I am using OBIEE 12c for BI Analytics. The LDAP authentication is set up in WebLogic by creating MSAD_Provider.
Security Realm -> myrealm -> Providers -> MSAD_Provider
Under Configuration -> Common, I set:
Control Flag = SUFFICIENT
Under Configuration -> Provider Specific, here are the following settings:
Connection
Host: ldap1.domain.com ldap2.domain.com
Port: 389
Principal: AD user with admin/read access to users and groups information.
Credential: password for the Principal user specified above.
Users
User Base DN: OU where all users exist.
All Users Filter: (&(sAMAccountName=*)(objectclass=user))
User From Name Filter: (&(sAMAccountName=%u)(objectclass=user))
User Search Scope: subtree
User Name Attribute: sAMAccountName
User Object class: user
Groups
Group Base DN: OU where all groups exist.
All Groups Filter: (&(CN=*)(objectclass=group))
Group From Name Filter: (&(CN=%g)(objectclass=group))
Group Search Scope: subtree
Group Membership Searching: unlimited
Max Group Membership Search Level: 10
General
Connect Timeout: 30
Connect Retry Limit: 1
Parallel Connect Delay: 0
Result Time Limit: 0
After saving and applying all the changes, it's time for me to test if LDAP server can fail over in case one of them fails to operate.

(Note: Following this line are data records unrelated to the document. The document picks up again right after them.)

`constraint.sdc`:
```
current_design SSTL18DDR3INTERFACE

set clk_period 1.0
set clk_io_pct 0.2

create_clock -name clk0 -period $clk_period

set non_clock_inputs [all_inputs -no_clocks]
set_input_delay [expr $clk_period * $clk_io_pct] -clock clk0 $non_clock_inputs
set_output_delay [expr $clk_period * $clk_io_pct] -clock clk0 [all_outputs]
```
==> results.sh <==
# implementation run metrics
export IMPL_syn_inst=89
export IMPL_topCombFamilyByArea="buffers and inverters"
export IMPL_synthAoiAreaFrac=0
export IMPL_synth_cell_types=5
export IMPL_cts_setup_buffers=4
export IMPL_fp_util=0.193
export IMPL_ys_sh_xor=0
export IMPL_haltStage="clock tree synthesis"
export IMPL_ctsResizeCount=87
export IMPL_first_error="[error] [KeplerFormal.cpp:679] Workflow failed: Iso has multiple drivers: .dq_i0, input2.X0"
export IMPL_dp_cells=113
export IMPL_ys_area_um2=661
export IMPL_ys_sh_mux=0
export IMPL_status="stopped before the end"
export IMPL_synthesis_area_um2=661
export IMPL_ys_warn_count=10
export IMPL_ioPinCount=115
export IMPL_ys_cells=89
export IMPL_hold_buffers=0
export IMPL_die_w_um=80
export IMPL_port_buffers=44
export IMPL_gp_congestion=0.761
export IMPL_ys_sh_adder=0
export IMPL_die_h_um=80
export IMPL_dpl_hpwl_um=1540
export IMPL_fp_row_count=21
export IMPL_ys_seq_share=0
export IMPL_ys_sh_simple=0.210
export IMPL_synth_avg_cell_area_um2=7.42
**flow/design.v**
```verilog
module FIFO (clk, reset, data_in, put, get, data_out, empty, full, fillcount);
parameter DEPTH_P2 = 5;  
parameter WIDTH = 8;
output 	[WIDTH-1:0] 	data_out;
output 					empty, full;
output 	[DEPTH_P2:0] 	fillcount;  
input 	[WIDTH-1:0] 	data_in;
input 					put, get;
input 					reset, clk;
reg						empty, full;
reg 	[DEPTH_P2:0] 	fillcount;
reg 	[WIDTH-1:0] 	fifo_array [2**DEPTH_P2-1:0];
reg		[WIDTH-1:0]		data_out;
reg 	[DEPTH_P2-1:0] 	rd_ptr;
reg 	[DEPTH_P2-1:0] 	wr_ptr;
always @ (posedge clk)
begin
	if(reset)
	begin
		rd_ptr <= 0;
		wr_ptr <= 0;
		empty <= 1;
		full <= 0;
		fillcount <= 0;
	end
	else
	begin
		if (put && !full && get && !empty)
		begin
			fifo_array[wr_ptr] <= data_in;
			data_out <= fifo_array[rd_ptr];
			wr_ptr <= wr_ptr + 1;
			rd_ptr <= rd_ptr + 1;
		end
		else if (put && !full)
		begin
			fifo_array[wr_ptr] <= data_in;
			wr_ptr <= wr_ptr + 1;
			fillcount <= fillcount + 1;
			if (empty)
				empty <= 0;				
			if (fillcount == 2**DEPTH_P2 - 1)
				full <= 1;
		end
		else if (get && !empty)
		begin
			data_out <= fifo_array[rd_ptr];
			rd_ptr <= rd_ptr + 1;
			fillcount <= fillcount - 1;
			if (full)
				full <= 0;
			if (fillcount == 1)
				empty <= 1;
		end
	end
end
endmodule
```
$ cat flow/design.v
module ddr3_init_engine(
   ready, csbar, rasbar, casbar, webar, ba, a, odt, ts_con, cke, resetbar,
   clk, reset, init, ck
   );
input clk, reset, init, ck;
output ready, csbar, rasbar, casbar, webar, odt, ts_con, cke, resetbar;
output [2:0] ba;
output [12:0] a;
reg ready;
reg cke;
reg csbar;
reg rasbar;
reg casbar;
reg webar;
reg resetbar;
reg [2:0] ba;
reg [12:0] a;
reg odt;
reg [15:0] dq_out;
reg [1:0] dqs_out;
reg [1:0] dqsbar_out;   
reg ts_con;
reg INIT, RESET;
reg [18:0]  counter;
reg flag;
localparam	[3:0]	
		NOP 		= 4'b0111,
		ZQCL	 	= 4'b0110,
		MRS			= 4'b0000;		
always @(posedge clk)
begin
	INIT <= init;
	RESET <= reset;
	if (RESET)
	begin
		flag <= 0;
		cke <= 0;
		odt <= 0;
		a <= 0;
		ba <= 0;
		ts_con <= 0;
		csbar <= 0;
		casbar <= 0;
		rasbar <= 0;
		webar <= 0;
		resetbar <= 0;
		ready <= 0;		
	end
	else if (flag == 0 && INIT == 1)
	begin
		flag <= 1;
		counter <= 0;
	end
	else if (flag == 1)
	begin
		counter <= counter + 1;
		case (counter)
		19'd0:  begin
		resetbar <= 0; 
		end		
		19'd0+125000:  begin 
		cke <= 0;
		end
		19'd0+125000+10: begin 
			resetbar <= 1; 
			end
		19'd0+125000+10+312500: begin
			cke <= 1;
			{csbar, rasbar, casbar, webar} <= NOP;
			end 
       	19'd0+125000+10+312500+76: begin
                	{csbar, rasbar, casbar, webar} <= MRS;  
					a[12:11] <= 0;
                	a[10:9] <= 0;  
					a[8] <= 0;
					a[7:6] <= 0;  
					a[5:3] <= 3'b000;  
					a[2:0] <= 0;
					ba <= 3'b010;
	                end
		19'd0+125000+10+312500+76+2: {csbar, rasbar, casbar, webar} <= NOP;  
        19'd0+125000+10+312500+76+2+6: begin
        	        {csbar, rasbar, casbar, webar} <= MRS;  
        	        a <= 0;   
        	        ba <= 3'b011;
	                end
        19'd0+125000+10+312500+76+2+6+2: {csbar, rasbar, casbar, webar} <= NOP;  
        19'd0+125000+10+312500+76+2+6+2+6: begin
        	        {csbar, rasbar, casbar, webar} <= MRS;  
					a[12] <= 0;  
					a[11] <= 0;  
					a[10] <= 0;
					{a[9], a[6], a[2]} <= 3'b000;  
					a[8] <= 0;
					a[7] <= 0;  
					{a[5], a[1]} <= 2'b00;  
					a[4:3] <= 2'b10;  
					a[0] <= 0;  
					ba <= 3'b001;
	                end
        19'd0+125000+10+312500+76+2+6+2+6+2: {csbar, rasbar, casbar, webar} <= NOP;  
        19'd0+125000+10+312500+76+2+6+2+6+2+6: begin
        	        {csbar, rasbar, casbar, webar} <= MRS;  
        	        a[12] <= 0;  
               		a[11:9] <= 3'b010;  
                	a[8] <= 1;  
					a[7] <= 0;
					a[6:4] <= 3'b001;  
					a[3] <= 0;  
					a[2] <= 0;
					a[1:0] <= 2'b00;  
                	ba <= 3'b000;  
	                end
        19'd0+125000+10+312500+76+2+6+2+6+2+6+2: {csbar, rasbar, casbar, webar} <= NOP;  
		19'd0+125000+10+312500+76+2+6+2+6+2+6+2+30: begin
				{csbar, rasbar, casbar, webar} <= ZQCL; 
				a[10] <= 1; 
				end
		19'd0+125000+10+312500+76+2+6+2+6+2+6+2+30+2: {csbar, rasbar, casbar, webar} <= NOP;  
       	19'd0+125000+10+312500+76+2+6+2+6+2+6+2+30+2+1024: begin
				{csbar, rasbar, casbar, webar} <= NOP;  
				ready <= 1;  
				end
		default: begin
			flag <= 1;
                end
	endcase
	end
end
endmodule
$ cat flow/run.sh
#!/bin/bash
# OpenROAD 26Q1-2900-gdf79404cd8, Yosys 0.63+post, stock flow scripts
make -C /OpenROAD-flow-scripts/flow DESIGN_CONFIG=/design/flow/config.mk WORK_HOME=/design/flow/orfs finish
$ cat flow/config.mk
export PLATFORM = sky130hd
export DESIGN_NAME = ddr3_init_engine
export DESIGN_NICKNAME = ddr3_init_engine
export VERILOG_FILES = /design/flow/design.v
export SDC_FILE = /design/flow/constraint.sdc
export NUM_CORES = 4
export LEC_CHECK = 1
export CORE_UTILIZATION = 30
$ cat flow/constraint.sdc
current_design ddr3_init_engine

set clk_period 3.0
set clk_io_pct 0.2

create_clock -name clk0 -period $clk_period [get_ports {clk}]

set non_clock_inputs [all_inputs -no_clocks]
set_input_delay [expr $clk_period * $clk_io_pct] -clock clk0 $non_clock_inputs
set_output_delay [expr $clk_period * $clk_io_pct] -clock clk0 [all_outputs]
==> notes.md <==
The flow ran to the end, and the final reports show no timing, DRC or antenna violations. The detailed-route wire length per cell came out at 12.68 µm. Among all stages on the critical path, the maximum delay recorded is 0.56 ns. The routed layout has 1,424 vias. By instance count after routing, the leading logic cell type is sky130_fd_sc_hd__nor2_1. The tools report the category of the worst setup path capture point as a flip-flop.

After detailed routing, the number of remaining DRC violations is 0. Hold violation total from the final report: 0. Insertion delay at the late pin of the worst-skew pair: 0.28 ns.

The routed design shows a via density per instance of 4.827. Setup repair after global routing left no endpoint under its margin. The netlist uses 45 different library cells. The flow measured a signed area growth from synthesis to layout of 8.071%. Measured along the y axis, the die boundary spans 83.33 µm. The mapped netlist covers 1984 µm².

The utilization after layout is 33.77%, and the H-tree depth is 2. For the number of antenna repair diodes, the log shows 0. The tools report the data arrival time at the worst-slack endpoint as 2.41 ns. The synthesis warning total is 1. Leakage power summed over all cells: 0.0007262 µW.

Pin placement for this block handled 29 I/O pins. OpenSTA, run right after detailed placement, puts the worst setup slack at 0.7435 ns. The die covers 6944 µm². The placement stage leaves a total instance area of 2064 µm². The tools report the number of global-route vias before repair as 1,342.

The violation tally recorded at the end of detailed-routing iteration 0 is 68. Gates resized during post-CTS repair numbered 0. The run gives 0 for the number of buffers inserted for hold repair after clock tree synthesis.

After clock tree synthesis, the setup repair step added 0 buffers. Average size of a mapped cell: 9.495 µm². The number of maximum-capacitance violations recorded for the run is 0. Port buffering added 13 buffers.

The run gives 83.33 µm for the width of the chip. The post-route clock period utilization came out at 75.20%. The worst setup path is launched from a flip-flop. The global-route wire length before repair was 6.541 mm.

The number of antenna violations at the first check in global routing is 0, and the number of flip-flops and latches in the synthesized netlist is 32. The run gives 19 for the count of library flops with an enable pin. Traced cell by cell, the critical path runs through inv_1, ha_1, or4bb_1, nor4_4, a21boi_2, mux2i_1, nor2_1. Counting flops with an async set or reset pin after synthesis yields a share of 0%. Normalized max-slew margin: 56.43%. Per the cell usage report, the commonest logic cells after layout are 31 x sky130_fd_sc_hd__nor2_1, 19 x sky130_fd_sc_hd__edfxtp_1, 15 x sky130_fd_sc_hd__nand2_1, 14 x sky130_fd_sc_hd__conb_1. The run gives 0 as the total overflow reported by the global router. In the synthesized netlist, the number of instances is 209. Among all flip-flop cells after synthesis, the most frequent one is sky130_fd_sc_hd__edfxtp_1. Once detailed placement completed, the half-perimeter wirelength came to 2.637 mm. Per the final layout report, the fraction of cells sized above drive strength 1 comes to 6.881%. Across all setup checks in the final design, the least slack found is 0.7440 ns. The core outline area came out at 6350 µm². TritonCTS reports the number of clock sinks as 32. Looking at the max-slew report, the worst-margin pin has a slew of 0.6476 ns. The initial utilization of the core area, before any placement, comes to 31.25%. Worst min-delay path category: flip-flop to flip-flop.

Per the power-grid run, VDD falls by no more than 218.8 µV. The number of OpenROAD warnings is 28. In this run the worst path has a maximum fanout of 6. Per the detailed-route log, wirelength across all metal layers totals 3.742 mm.

The run gives 11.76% as the overall fraction of global-route tracks in use. The setup path with the least slack is of type flip-flop to flip-flop. The tools report the maximum frequency from static timing analysis as 0.4433 GHz. Per the CTS log, the root buffer master is sky130_fd_sc_hd__clkbuf_8. The stat command in Yosys gives a chip area of 1984 µm². TritonCTS built the clock tree.

The clock passes through at most 2 buffers. The critical path data required time was 3.16 ns; the clock transition at the registers of the reported paths was 0.06 ns. The count of final max-slew check failures is 0, and the summed area of non-filler cells in the final layout is 2145 µm².

Entering global routing, the biggest net connects 20 pins. The critical-path cell with the highest stage delay is sky130_fd_sc_hd__or4bb_1. Power comes to 920.6 µW. After layout, the minimum clock period comes to 2.256 ns.

Setup violations remaining at the end of the flow were counted as 0. Routability-driven placement congestion ratio: 0.8459. The final layout reports a setup TNS of 0 ns. With the worst-case clock skew at 0.006003 ns, the power density of the placed cells is 429.3 nW/µm². Remaining number of nets flagged by the antenna check after routing: 0. Summing the sequential cell areas from Yosys gives 41.87% of the chip area.

The first-pass detailed-route iteration total was 4. The clock buffer count from CTS was 5; the number of cells in Yosys stat was 209. The floorplan has 29 rows.
metrics by stage:
stage / hold slack [ns] / std cells
3_3_place_gp: 0.4450 / 287
4_1_cts: 0.4629 / 295
6_report: 0.4579 / 295
3_5_place_dp: 0.4500 / 287
2_1_floorplan: 0.4130 / 222
5_1_grt: 0.4771 / 295
worst max-delay path, delay by kind of cell, from the launching register on:
family	cells	cell delay, ns
flops	1	0.46
buf+inv	1	0.11
simple gates	3	0.86
compound gates	1	0.29
fa+ha+maj	1	0.21
mux	1	0.21
cell type report:
cell class | count | area [µm²]
Tap cell | 77 | 96.34
Clock buffer | 7 | 76.32
Timing Repair Buffer | 15 | 145.1
Clock inverter | 1 | 3.754
Sequential cell | 32 | 830.8
Fill cell | 621 | 4205
Inverter | 3 | 11.26
Multi-Input combinational cell | 160 | 980.9
cell usage after synthesis, types with 3 or more instances:
library cell               count  area, µm²
sky130_fd_sc_hd__nor4_1        3      18.77
sky130_fd_sc_hd__a21oi_1       6      30.03
sky130_fd_sc_hd__nand2b_1      3      18.77
sky130_fd_sc_hd__xor2_1       12      105.1
sky130_fd_sc_hd__nor2_1       31      116.4
sky130_fd_sc_hd__buf_4        16      120.1
sky130_fd_sc_hd__buf_6         5      56.30
sky130_fd_sc_hd__inv_1         3      11.26
sky130_fd_sc_hd__nand4b_1      5      43.79
sky130_fd_sc_hd__ha_1          3      37.54
sky130_fd_sc_hd__nand3_1       9      45.04
sky130_fd_sc_hd__and2_1        4      25.02
sky130_fd_sc_hd__nand4_1       7      43.79
sky130_fd_sc_hd__nor3_1        5      25.02
sky130_fd_sc_hd__clkbuf_1      4      15.01
sky130_fd_sc_hd__dfxtp_1      13      260.3
sky130_fd_sc_hd__xnor2_1       4      35.03
sky130_fd_sc_hd__nand3b_1      3      22.52
sky130_fd_sc_hd__o21ai_0       3      15.01
sky130_fd_sc_hd__and3_1        4      25.02
sky130_fd_sc_hd__edfxtp_1     19      570.6
sky130_fd_sc_hd__nand2_1      15      56.30
sky130_fd_sc_hd__mux2i_1       3      30.03
where the power goes:
part / total, µW / internal [µW] / leakage (µW) / switching, µW
registers: 533 / 493 / 0.000291 / 39.8
clock network: 310 / 161 / 0.0000399 / 149
logic: 77.6 / 35.1 / 0.000395 / 42.5
cells by family after synthesis:
family	synth area share [%]
buffers and inverters	11.16
adder cells (fa/ha/maj)	1.892
XOR/XNOR	7.062
AND-OR/OR-AND	5.801
AND/OR/NAND/NOR	30.52
other	0.1890
flip-flops	41.87
multiplexers	1.513
final timing paths:
kind	endpoint	cells after the start	from	slack (ns)
worst max register to register	ba[1]	7	counter[0]	0.74
worst min register to register	a[10]	2	a[10]	0.46
worst max-delay path	ba[1]	7	counter[0]	0.74
worst min-delay path	a[10]	2	a[10]	0.46
routing by layer:
| layer | track usage, % | vias to the layer above | part of all wire, % |
|---|---|---|---|
| li1 | - | 727 | - |
| met4 | 1.097 | 0 | 0 |
| met3 | 2.624 | 0 | 5.0 |
| met2 | 16.39 | 31 | 43 |
| met5 | 0 | - | 0 |
| met1 | 19.86 | 666 | 52 |
registers in the layout, summed over array words and instances (netlist names):
name and cells:
ready 1, rasbar 1, resetbar 1, RESET 1
cke 1, webar 1, a 3, flag 1
INIT 1, counter 19, ba 2
Power is estimated from default activity; no workload was simulated.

I understand the host on the left (ldap1) is always a primary server OBIEE will authenticate. If the primary server is down, OBIEE will authenticate the secondary server on the right (ldap2) instead. Unfortunately, when ldap1 is down and I log in OBIEE page with my AD user, it will keep forever loading with a white page. Interestingly, when ldap1 is still up and ldap2 is down, it also keeps loading with a white page. This is a weird situation how the secondary server being down while the primary server being up affects the authentication.
I would like to seek suggestions how to resolve this.